苹果对 SwiftUI 的长期投入不会动摇,尤其考虑到它在多端适配上的天然优势。与此同时,AI 的普及也让许多以 SwiftUI 入门的开发者更容易使用 UIKit 来补齐性能或能力上的不足。选择不一定要非此即彼,可以将两者结合起来用得更好。 这样更好吧
UIKit 中的视图自动刷新 (Automatic property observation in UIKit with @Observable)
UIKit 在 iOS 26 中正式引入了对 Swift Observation 的原生支持。当你在 updateProperties()中读取 @Observable 对象的属性时,UIKit 会自动追踪这些依赖关系,并在数据变化时按需刷新对应视图。Natalia Panferova 通过一个混合 UIKit + SwiftUI 的实际案例展示了这一特性在跨框架数据共享时的便利性。文章还介绍了 iOS 18 的向下兼容方案:在 Info.plist 中添加 UIObservationTrackingEnabled 键,并将更新逻辑放在 viewWillLayoutSubviews() 中即可实现相同效果。
SwiftData 对 AttributedString 的原生支持 (How SwiftData Represents AttributedString in Core Data Storage)
尽管 AttributedString 本身符合 Codable,但过去开发者并不能直接在 SwiftData 模型中将其作为属性使用。这一限制终于在 iOS 26 中被解除 —— 苹果显然为它开了一条“特别通道”,如今它已经可以像 Int、String 这样的基础类型一样直接存储了。DataScout for SwiftData(SwiftData 数据库分析应用)的作者 Oleksii Oliinyk 在维护工具时遭遇了相关的崩溃问题,并顺势深入分析了其背后的实现机制。
SwiftData 允许开发者将符合 Codable 协议的类型作为模型属性,这本身是一项十分强大的能力。但它的底层处理方式可能与许多人预想的并不相同。我在《在 SwiftData 模型中使用 Codable 和枚举的注意事项》中对 SwiftData 的 Codable 转换逻辑与潜在陷阱做了更系统的介绍。此外,如果你需要在 iOS 26 之前保存 AttributedString,可以参考苹果开发者论坛上的这个帖子。
AnyLanguageModel:统一 Apple 平台的 LLM 接口 (Introducing AnyLanguageModel: One API for Local and Remote LLMs on Apple Platforms)
AnyLanguageModel 是由 Mattt 开发的统一 Swift 大模型接口库,我们已在第 109 期周报中介绍过其核心理念。该库以 Foundation Models 的 API 设计为基础,在保持开发者熟悉的使用方式的同时,统一支持多种模型提供方,包括本地模型(Core ML、MLX、llama.cpp、Ollama)以及云端模型(OpenAI、Anthropic、Google Gemini 等),大幅降低了跨 API、跨运行方式所带来的集成负担,也让探索开源模型变得更容易。

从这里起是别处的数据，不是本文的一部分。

## src/rtl/alu_pkg.sv

```systemverilog
// Shared types and constants for the accumulator stage and its ALU.
package alu_pkg;

    localparam int unsigned DATA_W = 8;
    localparam int unsigned OP_W   = 3;
    localparam int unsigned FLAG_W = 3;

    localparam int unsigned FLAG_C = 2;
    localparam int unsigned FLAG_N = 1;
    localparam int unsigned FLAG_Z = 0;

    typedef enum logic [OP_W-1:0] {
        OP_ADD = 3'b000,
        OP_SUB = 3'b001,
        OP_AND = 3'b010,
        OP_OR  = 3'b011,
        OP_XOR = 3'b100,
        OP_NOT = 3'b101,
        OP_SHL = 3'b110,
        OP_SHR = 3'b111
    } alu_op_e;

    typedef enum logic [1:0] {
        ST_IDLE = 2'b00,
        ST_EXEC = 2'b01,
        ST_RESP = 2'b10
    } state_e;

    // Command captured at the accept edge and held for the EXEC cycle.
    typedef struct packed {
        logic                load;
        alu_op_e             op;
        logic [DATA_W-1:0]   operand;
    } cmd_t;

endpackage

```

## src/rtl/alu_8bit.sv

```systemverilog
// Combinational 8-bit ALU: result plus carry, negative and zero flags.
module alu_8bit
    import alu_pkg::*;
(
    input  logic [DATA_W-1:0] a,
    input  logic [DATA_W-1:0] b,
    input  logic [OP_W-1:0]   opcode,
    output logic [DATA_W-1:0] result,
    output logic              carry,
    output logic              negative,
    output logic              zero
);

    logic [DATA_W:0] ext;

    // Carry on SUB is the inverted borrow out of bit 8.
    always_comb begin
        ext    = '0;
        result = '0;
        carry  = 1'b0;
        case (opcode)
            OP_ADD: begin
                ext    = {1'b0, a} + {1'b0, b};
                result = ext[DATA_W-1:0];
                carry  = ext[DATA_W];
            end
            OP_SUB: begin
                ext    = {1'b0, a} - {1'b0, b};
                result = ext[DATA_W-1:0];
                carry  = ~ext[DATA_W];
            end
            OP_AND: result = a & b;
            OP_OR:  result = a | b;
            OP_XOR: result = a ^ b;
            OP_NOT: result = ~a;
            OP_SHL: begin
                result = {a[DATA_W-2:0], 1'b0};
                carry  = a[DATA_W-1];
            end
            OP_SHR: begin
                result = {1'b0, a[DATA_W-1:1]};
                carry  = a[0];
            end
            default: result = '0;
        endcase
    end

    assign negative = result[DATA_W-1];
    assign zero     = (result == '0);

endmodule

```

## src/rtl/alu_accumulator.sv

```systemverilog
// Accumulator and flag registers around alu_8bit, with valid/ready command
// and response ports and a count of completed responses.
module alu_accumulator
    import alu_pkg::*;
#(
    parameter int unsigned CNT_W = 8
) (
    input  logic                clk,
    input  logic                rst,
    input  logic                cmd_valid,
    output logic                cmd_ready,
    input  logic                cmd_load,
    input  logic [OP_W-1:0]     cmd_op,
    input  logic [DATA_W-1:0]   cmd_operand,
    output logic                rsp_valid,
    input  logic                rsp_ready,
    output logic [DATA_W-1:0]   rsp_result,
    output logic [FLAG_W-1:0]   rsp_flags,
    output logic [DATA_W-1:0]   acc,
    output logic [CNT_W-1:0]    op_count
);

    state_e              state_q, state_d;
    cmd_t                cmd_q, cmd_d;
    logic [DATA_W-1:0]   acc_q, acc_d;
    logic [FLAG_W-1:0]   flags_q, flags_d;
    logic [CNT_W-1:0]    cnt_q, cnt_d;

    logic [DATA_W-1:0]   alu_result;
    logic                alu_carry;
    logic                alu_negative;
    logic                alu_zero;
    logic                cmd_fire;
    logic                rsp_fire;

    alu_8bit u_alu (
        .a        (acc_q),
        .b        (cmd_q.operand),
        .opcode   (cmd_q.op),
        .result   (alu_result),
        .carry    (alu_carry),
        .negative (alu_negative),
        .zero     (alu_zero)
    );

    assign cmd_fire = cmd_valid && cmd_ready;
    assign rsp_fire = rsp_valid && rsp_ready;

    // All state lives here; reset abandons any command in flight.
    always_ff @(posedge clk) begin
        if (rst) begin
            state_q <= ST_IDLE;
            cmd_q   <= '0;
            acc_q   <= '0;
            flags_q <= '0;
            cnt_q   <= '0;
        end else begin
            state_q <= state_d;
            cmd_q   <= cmd_d;
            acc_q   <= acc_d;
            flags_q <= flags_d;
            cnt_q   <= cnt_d;
        end
    end

    always_comb begin
        state_d = state_q;
        case (state_q)
            ST_IDLE: if (cmd_fire) state_d = ST_EXEC;
            ST_EXEC: state_d = ST_RESP;
            ST_RESP: if (rsp_ready) state_d = ST_IDLE;
            default: state_d = ST_IDLE;
        endcase
    end

    // Datapath next values; a load leaves the carry flag untouched.
    always_comb begin
        cmd_d   = cmd_q;
        acc_d   = acc_q;
        flags_d = flags_q;
        cnt_d   = cnt_q;
        case (state_q)
            ST_IDLE: begin
                if (cmd_fire) begin
                    cmd_d.load    = cmd_load;
                    cmd_d.op      = alu_op_e'(cmd_op);
                    cmd_d.operand = cmd_operand;
                end
            end
            ST_EXEC: begin
                if (cmd_q.load) begin
                    acc_d           = cmd_q.operand;
                    flags_d[FLAG_N] = cmd_q.operand[DATA_W-1];
                    flags_d[FLAG_Z] = (cmd_q.operand == '0);
                end else begin
                    acc_d           = alu_result;
                    flags_d[FLAG_C] = alu_carry;
                    flags_d[FLAG_N] = alu_negative;
                    flags_d[FLAG_Z] = alu_zero;
                end
            end
            ST_RESP: begin
                if (rsp_fire) cnt_d = cnt_q + CNT_W'(1);
            end
            default: ;
        endcase
    end

    always_comb begin
        cmd_ready = 1'b0;
        rsp_valid = 1'b0;
        if (state_q == ST_IDLE && !rst) cmd_ready = 1'b1;
        if (state_q == ST_RESP)         rsp_valid = 1'b1;
    end

    assign rsp_result = acc_q;
    assign rsp_flags  = flags_q;
    assign acc        = acc_q;
    assign op_count   = cnt_q;

endmodule

```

在这篇文章中,Mattt 进一步介绍了 AnyLanguageModel 的设计思路、跨后端的能力抽象及 Swift 6.1 package traits 在控制依赖体积中的作用。值得一提的是,尽管苹果当前尚未在 Foundation Models 中提供图像输入能力,AnyLanguageModel 已为 Claude 等模型补上这一功能,使视觉-语言场景也能在 Apple 平台上顺利落地。
Approachable Concurrency 与 MainActor by Default
无论最终走向如何,Swift 6.2 中引入的 Approachable Concurrency 注定会在 Swift 发展史上留下浓重的一笔。它在某些场景下显著降低了并发编程的心智负担,但也让不少开发者感到“越解释越困惑”。
在 Approachable Concurrency in Swift 6.2: A Clear Guide 一文中,Antoine van der Lee 中对相关提案和新行为进行了系统梳理。
Matt Massicotte 在对这些功能进行了详尽研究和分享后,他在最新文章 MainActor by Default 中强调:至少在现阶段,他不会在项目中启用 Default actor isolation = MainActor,因为“理解为何需要 MainActor,要比理解为何删除它更容易”。
不过有一点已经十分明确:MainActor by Default 与嵌入式平台非常契合。在 Embedded Swift Improvements Coming in Swift 6.3 一文中,Doug Gregor 和 Rauhul Varma 则进一步展示了 Swift 6.3 在嵌入式平台上的改进方向与动机。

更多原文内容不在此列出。